• **Saved entries**:
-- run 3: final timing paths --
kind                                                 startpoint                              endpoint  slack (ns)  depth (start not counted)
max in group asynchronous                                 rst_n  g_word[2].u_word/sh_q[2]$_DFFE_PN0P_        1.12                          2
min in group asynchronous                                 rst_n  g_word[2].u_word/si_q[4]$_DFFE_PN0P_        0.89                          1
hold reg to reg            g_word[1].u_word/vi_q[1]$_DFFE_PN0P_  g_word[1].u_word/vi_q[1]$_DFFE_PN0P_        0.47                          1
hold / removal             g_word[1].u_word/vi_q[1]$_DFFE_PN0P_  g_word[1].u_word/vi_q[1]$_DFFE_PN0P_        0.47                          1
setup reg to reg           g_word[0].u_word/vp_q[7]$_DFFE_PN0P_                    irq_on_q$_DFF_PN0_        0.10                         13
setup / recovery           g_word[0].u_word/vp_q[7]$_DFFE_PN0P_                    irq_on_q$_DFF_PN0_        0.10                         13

• **Task instructions**: Check each line above for the word "setup", and copy the lines where it appears.

• **Exercise output**:
setup reg to reg           g_word[0].u_word/vp_q[7]$_DFFE_PN0P_                    irq_on_q$_DFF_PN0_        0.10                         13
setup / recovery           g_word[0].u_word/vp_q[7]$_DFFE_PN0P_                    irq_on_q$_DFF_PN0_        0.10                         13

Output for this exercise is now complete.